Otro punto complicado que tratamos de recalcar en este ejercicio es que la peletización de CD NA se habla todos los días, pero no es necesariamente fácil. Y lo que hemos hecho en nuestro módulo es que hemos utilizado tubos especializados y reactivos de visualización. Por lo tanto, podemos reducir el ADN y se puede visualizar la apelación, lo que facilita las cosas tanto para los estudiantes como para los profesores.

Por lo tanto, se puede utilizar en todas las fases del trabajo de ADN y ARN después de su desarrollo. Este módulo realmente ha allanado el camino para que los profesores de los institutos de Bachillerato exploren, posiblemente observando otros organismos modelo u otros regímenes de tratamiento que puedan ser compatibles con los planes de estudio existentes o posiblemente con sus propios intereses de investigación. Y para dar un ejemplo de algunas de las modificaciones que se hicieron, había un sitio que había analizado los efectos del tratamiento con herbicidas en la levadura u otro que analizaba el tratamiento con LAMP IDE en levadura, mientras que otro sitio analizaba los cambios en el desarrollo de una línea celular de mamíferos en los que estaban particularmente interesados.
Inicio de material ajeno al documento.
--- config.mk ---
export PLATFORM = sky130hd
export DESIGN_NAME = aes_block_sched
export DESIGN_NICKNAME = d
export VERILOG_FILES = /design/src/rtl/aes_block_sched.sv
export SDC_FILE = /design/constraint.sdc
export NUM_CORES = 1
export LEC_CHECK = 0
export ABC_CLOCK_PERIOD_IN_PS = 3150
export BUFFER_PORTS_ARGS = -buffer_cell sky130_fd_sc_hd__buf_4
export CORE_MARGIN = 8
export CORE_UTILIZATION = 40
export CTS_CLUSTER_SIZE = 20
export DETAILED_ROUTE_END_ITERATION = 6
export GPL_ROUTABILITY_DRIVEN = 0
export PLACE_DENSITY = 0.66
export SYNTH_ARGS = -nofsm -noshare
export SYNTH_HDL_FRONTEND = slang
export SYNTH_SLANG_ARGS = --single-unit
--- constraint.sdc ---
create_clock -name clk -period 3.15 [get_ports clk]
set_clock_uncertainty 0.1 [all_clocks]
set_input_delay 0.1575 -clock clk [delete_from_list [all_inputs] [get_ports clk]]
set_output_delay 0.1575 -clock clk [all_outputs]
set_load 0.05 [all_outputs]
--- src/rtl/aes_block_sched.sv ---
// Block scheduler for an AES core: walks a job of 128-bit blocks through source fetch, engine, and sink store.
// Optional watchdog enabled by defining AES_SCHED_TIMEOUT_EN (limit set by TIMEOUT_CYC).
module aes_block_sched #(
    parameter int ADDR_W      = 32,
    parameter int CNT_W       = 16,
    parameter int BLOCK_BYTES = 16,
    parameter int TIMEOUT_CYC = 1024
) (
    input  logic              clk,
    input  logic              reset_n,
    input  logic              clear,
    input  logic              start_i,
    input  logic [CNT_W-1:0]  n_blocks_i,
    input  logic [ADDR_W-1:0] src_base_i,
    input  logic [ADDR_W-1:0] dst_base_i,
    output logic              src_req_start_o,
    output logic              sink_req_start_o,
    output logic [ADDR_W-1:0] src_addr_o,
    output logic [ADDR_W-1:0] sink_addr_o,
    input  logic              src_ready_start_i,
    input  logic              src_done_i,
    input  logic              sink_ready_start_i,
    input  logic              sink_done_i,
    output logic              eng_start_o,
    input  logic              eng_valid_i,
    output logic              done_o,
    output logic              busy_o,
    output logic [CNT_W-1:0]  blk_cnt_o,
    output logic              err_o
);

    typedef enum logic [2:0] {
        IDLE,
        LOAD,
        REQ_SRC,
        COMPUTE,
        REQ_SINK,
        WAIT_SINK,
        FINISHED
    } state_t;

    state_t            r_state;
    state_t            w_state_base;
    state_t            w_state_next;
    logic [ADDR_W-1:0] r_src_addr;
    logic [ADDR_W-1:0] r_dst_addr;
    logic [CNT_W-1:0]  r_n_blocks;
    logic [CNT_W-1:0]  r_blk_cnt;
    logic [CNT_W-1:0]  w_blk_cnt_inc;
    logic              r_src_seen;
    logic              r_eng_start;
    logic              w_blk_done;
    logic              w_timeout;

    assign w_blk_cnt_inc = r_blk_cnt + CNT_W'(1);
    assign w_blk_done    = (r_state == WAIT_SINK) && sink_done_i;

    always_comb begin
        w_state_base = r_state;
        case (r_state)
            IDLE:      if (start_i) w_state_base = LOAD;
            LOAD:      w_state_base = (n_blocks_i == '0) ? FINISHED : REQ_SRC;
            REQ_SRC:   if (src_ready_start_i) w_state_base = COMPUTE;
            COMPUTE:   if (eng_valid_i) w_state_base = REQ_SINK;
            REQ_SINK:  if (sink_ready_start_i) w_state_base = WAIT_SINK;
            WAIT_SINK: begin
                if (sink_done_i) begin
                    w_state_base = (w_blk_cnt_inc == r_n_blocks) ? FINISHED : REQ_SRC;
                end
            end
            FINISHED:  w_state_base = IDLE;
            default:   w_state_base = IDLE;
        endcase
    end

    // A watchdog expiry overrides whatever the handshake logic wanted.
    assign w_state_next = w_timeout ? FINISHED : w_state_base;

    always_ff @(posedge clk) begin
        if (!reset_n || clear) begin
            r_state     <= IDLE;
            r_src_addr  <= '0;
            r_dst_addr  <= '0;
            r_n_blocks  <= '0;
            r_blk_cnt   <= '0;
            r_src_seen  <= 1'b0;
            r_eng_start <= 1'b0;
        end else begin
            r_state     <= w_state_next;
            // Engine start fires once per block, the cycle after the source stream completes,
            // even if the engine already reported valid in that same cycle.
            r_eng_start <= (r_state == COMPUTE) && src_done_i && !r_src_seen;
            if (r_state == REQ_SRC) begin
                r_src_seen <= 1'b0;
            end else if ((r_state == COMPUTE) && src_done_i) begin
                r_src_seen <= 1'b1;
            end
            if (r_state == LOAD) begin
                r_src_addr <= src_base_i;
                r_dst_addr <= dst_base_i;
                r_n_blocks <= n_blocks_i;
                r_blk_cnt  <= '0;
            end else if (w_blk_done) begin
                r_blk_cnt  <= w_blk_cnt_inc;
                r_src_addr <= r_src_addr + ADDR_W'(BLOCK_BYTES);
                r_dst_addr <= r_dst_addr + ADDR_W'(BLOCK_BYTES);
            end
        end
    end

`ifdef AES_SCHED_TIMEOUT_EN
    localparam int WD_W = (TIMEOUT_CYC > 1) ? $clog2(TIMEOUT_CYC) : 1;

    logic [WD_W-1:0] r_wd_cnt;
    logic            r_err;
    logic            w_wd_active;

    assign w_wd_active = (r_state == REQ_SRC) || (r_state == COMPUTE) ||
                         (r_state == REQ_SINK) || (r_state == WAIT_SINK);
    assign w_timeout   = w_wd_active && (r_wd_cnt == WD_W'(TIMEOUT_CYC - 1));

    always_ff @(posedge clk) begin
        if (!reset_n || clear) begin
            r_wd_cnt <= '0;
            r_err    <= 1'b0;
        end else begin
            // Counts consecutive cycles in one waiting state; any transition restarts it.
            if (w_wd_active && (w_state_next == r_state)) begin
                r_wd_cnt <= r_wd_cnt + WD_W'(1);
            end else begin
                r_wd_cnt <= '0;
            end
            if (r_state == LOAD) begin
                r_err <= 1'b0;
            end else if (w_timeout) begin
                r_err <= 1'b1;
            end
        end
    end

    assign err_o = r_err;
`else
    assign w_timeout = 1'b0;
    assign err_o     = 1'b0;
`endif

    assign src_req_start_o  = (r_state == REQ_SRC);
    assign sink_req_start_o = (r_state == REQ_SINK);
    assign done_o           = (r_state == FINISHED);
    assign busy_o           = (r_state != IDLE);
    assign eng_start_o      = r_eng_start;
    assign src_addr_o       = r_src_addr;
    assign sink_addr_o      = r_dst_addr;
    assign blk_cnt_o        = r_blk_cnt;

endmodule

* Word level (Yosys, flattened, before mapping)
Index checks and enable logic that the tools add are counted.
** Storage, ports and cells
- Logic and storage cells :: 47
- Flip-flop bits (word level) :: 101
- Output and inout port bits :: 86
** Cells by class
- Reductions and logical operators :: 13
- Equal/unequal tests :: 12
- Add/subtract/negate cells :: 3
- Muxes and demuxes :: 12
** Operators with widths (count)
- 2-to-1 mux 32 bit :: 4
- adder 32 x 5 -> 32 bit, second input constant :: 2
- 2-to-1 mux 3 bit :: 7
- case mux 3 bit (6 select lines) :: 1
- adder 16 x 1 -> 16 bit, second input constant :: 1
- equality test 16 bit :: 1
- zero test 16 bit :: 1
- equality test 3 bit, second input constant :: 3
- equality test 3 x 2 -> 1 bit, second input constant :: 2
- != test 2 bit, second input constant :: 3
- AND reduction 5 bit :: 1
- != test 2 x 1 -> 1 bit, second input constant :: 2
- OR reduction 2 bit :: 2
- equality test 3 x 1 -> 1 bit, second input constant :: 1
- logical AND 1 bit :: 3
- zero test 3 bit :: 1
- nonzero test 3 bit :: 1
- zero test 1 bit :: 2
- nonzero test 2 bit :: 1
- logical OR 1 bit :: 1

* Logic depth before layout (Yosys ltp)
Gate-level depths: netlist of run 1.
- Depth after elaboration :: 5
- Mapped depth :: 8

* Worst setup path after synthesis of run 1
Ideal clock, no wire load.
- Kind :: register to register
- From :: reg r_blk_cnt[0] (netlist: blk_cnt_o[0])
- To :: reg r_state[2]
- Path buffers :: 0
- Stages on the path, launching flop included :: 8
- Slack :: 0.428 ns
- Setup time :: 0.084 ns
- Data arrival time :: 2.537 ns
- Data required time :: 2.966 ns
- Path through :: dfxtp_1 > ha_1 > nand3_4 > or4_4 > mux2_2 > o2111ai_1 > a2111o_1 > o31ai_2
** Between the ends
- Cells in the longest elaborated chain, start to end :: 5
** RTL lines
- start, declared :: line 48 : logic [CNT_W-1:0] r_blk_cnt;
- start signal, assigned :: line 104 : r_blk_cnt <= w_blk_cnt_inc;
- adder 16 x 1 -> 16 bit :: line 55 : assign w_blk_cnt_inc = r_blk_cnt + CNT_W'(1);
- equality test 16 bit :: line 68 : w_state_base = (w_blk_cnt_inc == r_n_blocks) ? FINISHED : REQ_SRC;
- 2-to-1 mux 3 bit :: line 68
- 2-to-1 mux 3 bit :: line 67 : if (sink_done_i) begin
- case mux 3 bit (6 select lines) :: line 60 : case (r_state)
- end signal, assigned :: line 89 : r_state <= w_state_next;
- end, declared :: line 42 : state_t r_state;
No other way between the ends. The select of a mux whose other input is x is not followed.
A chain may end at the register's enable or synchronous reset.

* Worst setup path in the final report of run 1
- From :: reg r_state[0]
- To :: reg r_dst_addr[28] (netlist: sink_addr_o[28])
** Between the ends
- Cells in the longest elaborated chain, start to end :: 3
** RTL lines
- equality test 3 bit :: line 56 : assign w_blk_done = (r_state == WAIT_SINK) && sink_done_i;
- logical AND 1 bit :: line 56
- nonzero test 2 bit (no line)
- end signal, assigned :: line 100 : r_dst_addr <= dst_base_i;
- end signal, assigned :: line 106 : r_dst_addr <= r_dst_addr + ADDR_W'(BLOCK_BYTES);
- end, declared :: line 46 : logic [ADDR_W-1:0] r_dst_addr;
Several ways; a longest one is shown, not always the timed one.

==> results of run 1 <==
## synthesized netlist by cell type (3+ instances only)
master      n  share of area, %
a211oi_1   33               4.7
a21oi_1    49               4.7
a311oi_1    4              0.67
a31oi_1     4              0.48
and2_1      4              0.48
and3_1      9               1.1
and4_1      5              0.83
buf_2       7              0.67
clkbuf_1   31               2.2
dfxtp_1   101                39
ha_1        3              0.72
inv_1      13              0.93
mux2_2      3              0.64
nand2_1    92               6.6
nand2b_1    4              0.48
nand3_1    17               1.6
nand4_1     9               1.1
nand4_2     3              0.72
nor2_1     89               6.4
nor2b_1     3              0.36
nor3_1     17               1.6
nor4_1      9               1.1
o21ai_0    27               2.6
or3_1       6              0.72
xnor2_1    55               9.2
xor2_1     27               4.5
## routing by layer
layer,vias up,global-route usage [%]
li1,2680,-
met1,2541,22.98
met2,181,34.07
met3,18,7.062
met4,0,4.051
met5,-,0
## critical path, cell delays in order (launching register included)
cell and delay (ns):
dfxtp_1 0.52, and4b_1 0.56, nand3_1 0.20, or3_1 0.49
nor3_1 0.25, xnor2_1 0.10, a211oi_1 0.23
## through the flow
| step | std cells | instance area, sq um |
|---|---|---|
| 3_3_place_gp | 978 | 6690 |
| 2_1_floorplan | 661 | 5246 |
| 3_5_place_dp | 978 | 6690 |
| 6_report | 1036 | 7461 |
| 4_1_cts | 1036 | 7461 |
| 5_1_grt | 1036 | 7461 |
## cell families (layout without fill, tap and decap cells)
| kind of cell | Yosys count | in the layout | synth area share, % |
|---|---|---|---|
| other cells | 1 | 1 | 0.07148 |
| compound gates | 131 | 131 | 15.53 |
| flops | 101 | 101 | 38.54 |
| simple gates | 285 | 285 | 26.50 |
| fa+ha+maj | 3 | 3 | 0.7156 |
| mux | 4 | 4 | 0.8347 |
| xor+xnor | 82 | 82 | 13.69 |
| buf+inv | 54 | 253 | 4.126 |
## registers in the layout, indices dropped and copies added, names as in the netlist
register	flops
blk_cnt_o	16
eng_start_o	1
r_n_blocks	16
r_src_seen	1
r_state	3
sink_addr_o	32
src_addr_o	32
## worst paths after layout
path | from | to | slack [ns] | cells past startpoint
worst max register to register | r_state[0] | sink_addr_o[28] | 0.60 | 6
worst max-delay path | r_state[0] | sink_addr_o[28] | 0.60 | 6
worst min register to register | r_src_seen | eng_start_o | 0.32 | 1
worst min-delay path | src_base_i[22] | src_addr_o[22] | 0.01 | 3
## timing repair
action	4_1_cts	5_1_grt
hold buffers	42	0
resized for setup	0	0
endpoints found under the hold margin	42	0
## power breakdown
| group | total (mW) | internal (mW) | leakage (nW) | switching [mW] |
|---|---|---|---|---|
| logic | 0.427 | 0.188 | 1.82 | 0.239 |
| clock network | 1.30 | 0.802 | 0.170 | 0.503 |
| registers | 1.34 | 1.30 | 0.817 | 0.0359 |
| total | 3.07 | 2.29 | 2.81 | 0.777 |
## final cells by class
class / count / share of cell area, %
Clock inverter: 5 / 1.442
Inverter: 13 / 0.6540
Tap cell: 176 / 2.952
Clock buffer: 11 / 3.253
Multi-Input combinational cell: 506 / 40.48
Timing Repair Buffer: 224 / 24.12
Sequential cell: 101 / 27.10
==> results.toml, run 1 <==
[cells_and_area]
fill_cells = 1210
regArea_sq_mm = 0.002022
n_antenna_cell = 0
area_growth_pct = 42.21
finalNetCount = 947
drive_gt1_share_pct = 24.88
final_common_cell = "buf_4"
multi_input_area_sq_mm = 0.003020
fin_util_pct = 57.25
final_cell_mix = "buf_4, dfxtp_1, nand2_1, nor2_1, xnor2_1"

[sta]
report.final.slew_viol_count = 0
min_period_over_period_pct = 80.97
fin_tns_setup_ns = 0
hold_ws_ns = 0.01145
period_needed_ns = 2.551
relSlewSlack_pct = 56.62
worstMarginPinSlew_ns = 0.6492
setup_violations = 0
rsz0062_at_grt = "false"
worst_slack_ns = 0.5995
fmax_mhz = 392.1
hold_viol_final = 0

[routing]
drt_iter0_drc = 352
wl_mm = 16.96
met2_length_mm = 8.130
top_layer_used = "met4"
ant_nets = 0
wl_per_cell_um = 16.37
wirelength_met1_mm = 7.047
drc_errors = 0
routed-via-count = 5420
wl_met3_mm = 1.599
drt_pass1_iterations = 5
via_per_inst = 5.232

[logic_synthesis]
postSynthCellCount = 661
syn_area_sq_mm = 0.005246
async_reset_ff_share_pct = 0
ys_types = 56
syn_nets = 753
ys_seq_area_share_pct = 38.54
ys_ff_latch = 101
syn_area_per_cell_sq_um = 7.937
synth_ff_type = "dfxtp_1"
yosysWarnings = 0
synth_edf_count = 0

[worst_setup_path]
critPathKind = "register to register"
end_kind = "register"
crit_required_ns = 3.31
arrival_ns = 2.71
path_max_fanout = 11
start_kind = "register"

[floorplanning]
coreArea_sq_mm = 0.01303
rows = 42
die_h_um = 130.5
start_util_pct = 40.26
ios = 175
chipWidth_um = 130.5
die_area_sq_mm = 0.01704

[global_route]
grt_pass1_vias = 5372
grt_max_degree = 70
grt_pass1_wl_mm = 26.74
overflow = 0
antenna_found_initial = 0
grt_usage_pct = 19.71

[hold_path]
hold_path_class = "input port to register"

[clocking]
cts_tree = "built"
clock_path_buffers = 2
clockRootBuffer = "clkbuf_16"
cts_buffers = 9
clock-sinks = 101
path_clk_slew_ns = 0.07
worstSkewPairLatency_ns = 0.35
post_cts_buffers = 0
cts_max_level = 3

[placed_design]
dpl.hpwl_mm = 12.60
port_buffers = 173
dpl_worst_slack_ns = 0.5626

[job]
maxCapViolations = 0

[power]
power.leakage_nw = 2.810
pwr_density_cell_mw_per_mm2 = 411.7
total_power_mw = 3.072
ir_drop_mv = 0.3784

[status]
status = "finished, final reports clean"
(Power assumes the default switching activity.)
==> run 2, diff against run 1 <==
--- a/config.mk
+++ b/config.mk
@@ -5,14 +5,14 @@
 export SDC_FILE = /design/constraint.sdc
 export NUM_CORES = 1
 export LEC_CHECK = 0
-export ABC_CLOCK_PERIOD_IN_PS = 3150
+export ABC_AREA = 1
+export ABC_CLOCK_PERIOD_IN_PS = 2400
 export BUFFER_PORTS_ARGS = -buffer_cell sky130_fd_sc_hd__buf_4
 export CORE_MARGIN = 8
 export CORE_UTILIZATION = 40
 export CTS_CLUSTER_SIZE = 20
 export DETAILED_ROUTE_END_ITERATION = 6
 export GPL_ROUTABILITY_DRIVEN = 0
-export PLACE_DENSITY = 0.66
 export SYNTH_ARGS = -nofsm -noshare
 export SYNTH_HDL_FRONTEND = slang
 export SYNTH_SLANG_ARGS = --single-unit
==> constraint.sdc (replaced) <==
create_clock -name clk -period 2.4 [get_ports clk]
set_clock_uncertainty 0.1 [all_clocks]
set_input_delay 0.12 -clock clk [delete_from_list [all_inputs] [get_ports clk]]
set_output_delay 0.12 -clock clk [all_outputs]
set_load 0.05 [all_outputs]
==> run 2 against run 1 <==
Cell area increased by 11%. Sequential share of layout area decreased by 2.7 points. Synthesized area grew 16%. Critical path depth rose by 3. Worst hold slack gained 0.0052 ns. Flip-flop and latch count unchanged. Die area increased by 14%. Core utilization is 2.1 points lower. Non-clock buffer count rose by 9. Critical endpoint is now src_addr_o[7]. Combinational power rose by 27%. Worst setup slack worse by 0.40 ns.
==> results.toml, run 2 <==
[cells_and_area]
final_common_cell = "nand2_1"
final_cells = 1328
drive_gt1_share_pct = 21.05
n_antenna_cell = 0
fill_cells = 1496
area_growth_pct = 36.05
finalNetCount = 1227
final_cell_mix = "nand2_1, buf_4, nor2_1, dfxtp_1, inv_1"
fin_util_pct = 55.12

[clocking]
clock_path_buffers = 2
clockRootBuffer = "clkbuf_16"
path_clk_slew_ns = 0.07
cts_buffers = 9
cts_tree = "built"
clock-sinks = 101
cts_max_level = 3
worstSkewPairLatency_ns = 0.36

[floorplanning]
coreArea_sq_mm = 0.01503
rows = 45
die_area_sq_mm = 0.01943
die_h_um = 139.4
ios = 175
start_util_pct = 40.52
chipWidth_um = 139.4

[sta]
min_period_over_period_pct = 91.83
worstMarginPinSlew_ns = 0.6597
hold_ws_ns = 0.01662
setup_violations = 0
worst_slack_ns = 0.1960
rsz0062_at_grt = "false"
report.final.slew_viol_count = 0
fmax_mhz = 453.7
period_needed_ns = 2.204
fin_tns_setup_ns = 0
relSlewSlack_pct = 56.02
hold_viol_final = 0

[global_route]
overflow = 0
grt_max_degree = 67
grt_usage_pct = 21.42
antenna_found_initial = 0
grt_pass1_wl_mm = 34.08
grt_pass1_vias = 6711

[logic_synthesis]
ys_ff_latch = 101
synth_top_cell_by_area = "dfxtp_1"
synthMostInstantiatedCell = "nand2_1"
synth_ff_type = "dfxtp_1"
ys_types = 44
synthTopCellsByCount = "nand2_1, nor2_1, dfxtp_1, inv_1, o21ai_0"
synth_edf_count = 0
async_reset_ff_share_pct = 0
ys_seq_area_share_pct = 33.20
postSynthCellCount = 936
syn_area_per_cell_sq_um = 6.507
synthTopCellsByArea = "dfxtp_1, nand2_1, nor2_1"
syn_nets = 1028
yosysWarnings = 0
syn_area_sq_mm = 0.006091
synth_top_area_share_pct = 33.20

[worst_setup_path]
critPathKind = "register to register"
arrival_ns = 2.35
crit_required_ns = 2.55
path_max_fanout = 12
end_kind = "register"
start_kind = "register"

[routing]
ant_nets = 0
drt_iter0_drc = 466
drt_pass1_iterations = 5
via_per_inst = 5.167
wl_mm = 20.72
wl_per_cell_um = 15.60
drc_errors = 0
routed-via-count = 6862

[placed_design]
port_buffers = 173
dpl_worst_slack_ns = 0.2146
dp_cells = 1270
dpl.hpwl_mm = 15.11

[hold_path]
hold_path_class = "input port to register"

[power]
ir_drop_mv = 0.3407
power.leakage_nw = 3.438
pwr_density_cell_mw_per_mm2 = 457.1

[job]
maxCapViolations = 0

[status]
status = "finished, final reports clean"
[run 2: per-layer routing]
layer | track usage [%] | vias to the layer above | part of all wire, %
li1 | - | 3519 | -
met1 | 26.35 | 3149 | 45
met2 | 35.56 | 175 | 46
met3 | 6.224 | 19 | 7.2
met4 | 6.181 | 0 | 1.4
met5 | 0 | - | 0
[run 2: cell type report]
cell class / instances / area, sq um / area share, %
multi-input cells: 701 / 3540 / 42.71
repair buffers: 233 / 1853 / 22.36
inverters: 89 / 335.3 / 4.047
flip-flops and latches: 101 / 2023 / 24.41
clock inverters: 7 / 75.07 / 0.9059
clock buffers: 9 / 225.2 / 2.718
well taps: 188 / 235.2 / 2.839
[run 2: kinds of logic (layout without fill, tap and decap cells)]
group | count (synthesis) | count (layout) | share of synthesized area, %
DFF | 101 | 101 | 33.20
other | 1 | 1 | 0.06157
buffers and inverters | 134 | 338 | 9.121
adders and majority gates | 3 | 3 | 0.6163
and+or+nand+nor | 462 | 462 | 33.38
xor gates and xnor gates | 33 | 33 | 4.971
AOI/OAI and AO/OA | 202 | 202 | 18.65
[run 2: worst max-delay path, stage by stage, from the launching register on]
cell           delay [ns]
dfxtp_1              0.40
inv_2                0.08
nor2_4               0.11
inv_2                0.06
nor2_4               0.15
buf_4                0.16
nor2_4               0.04
inv_1                0.31
a21oi_1              0.11
dlygate4sd3_1        0.57
[run 2: path summary, 6_finish.rpt]
path                                     start         endpoint  slack, ns  cells past startpoint
worst max-delay path                r_state[0]    src_addr_o[7]       0.20                      9
worst min-delay path            dst_base_i[17]  sink_addr_o[17]       0.02                      3
worst min register to register      r_src_seen      eng_start_o       0.32                      1
worst max register to register      r_state[0]    src_addr_o[7]       0.20                      9
[run 2: what timing repair did]
action | CTS | global route
resized for setup | 0 | 5
hold buffers | 40 | 0
hold endpoints to repair | 39 | 0
endpoints found under the setup margin | 0 | 4
buffers inserted | 0 | 2
[run 2: power by group]
part	internal (mW)	total, mW	switching (mW)	leakage [nW]
Combinational	0.236	0.541	0.305	2.47
Sequential	1.70	1.73	0.0254	0.816
Clock	0.815	1.52	0.706	0.150
Total	2.75	3.79	1.04	3.44
[run 2: stage by stage]
| step | power (mW) | area, sq um |
|---|---|---|
| 2_1_floorplan | 2.033 | 6096 |
| 3_3_place_gp | 2.253 | 7555 |
| 3_5_place_dp | 2.252 | 7555 |
| 4_1_cts | 3.831 | 8255 |
| 5_1_grt | 3.941 | 8287 |
| 6_report | 3.788 | 8287 |
==> run 3, diff against run 2 <==
--- a/config.mk
+++ b/config.mk
@@ -13,6 +13,7 @@
 export CTS_CLUSTER_SIZE = 20
 export DETAILED_ROUTE_END_ITERATION = 6
 export GPL_ROUTABILITY_DRIVEN = 0
+export RECOVER_POWER = 100
 export SYNTH_ARGS = -nofsm -noshare
 export SYNTH_HDL_FRONTEND = slang
 export SYNTH_SLANG_ARGS = --single-unit
==> run 3 against run 2 <==
Combinational power shrank 3.9%. Via count grew 0.74%. Flip-flop and latch count unchanged. Die area is the same. Critical path type unchanged. Highest routed layer unchanged. Largest cell class unchanged. Cell count unchanged. Critical path depth unchanged. Routed wire length up 0.23%. Cell area decreased by 4.2%. Largest power group unchanged. Sequential share of layout area rose by 1.1 points.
Y, por último, otro sitio había analizado el impacto de las fuentes de luz diferenciales en la arabidopsis o las plantas. Después de ver este video, debería tener una buena comprensión de cómo configurar un experimento de microrrayos con estudiantes de ciencias de pregrado, incluido el aislamiento del ARN total de la levadura, la generación de CDNA y la fragmentación de la biotina marcada con CRNA. Las experiencias prácticas con tecnologías de tan alto nivel ayudan a reforzar y fortalecer la educación científica de pregrado.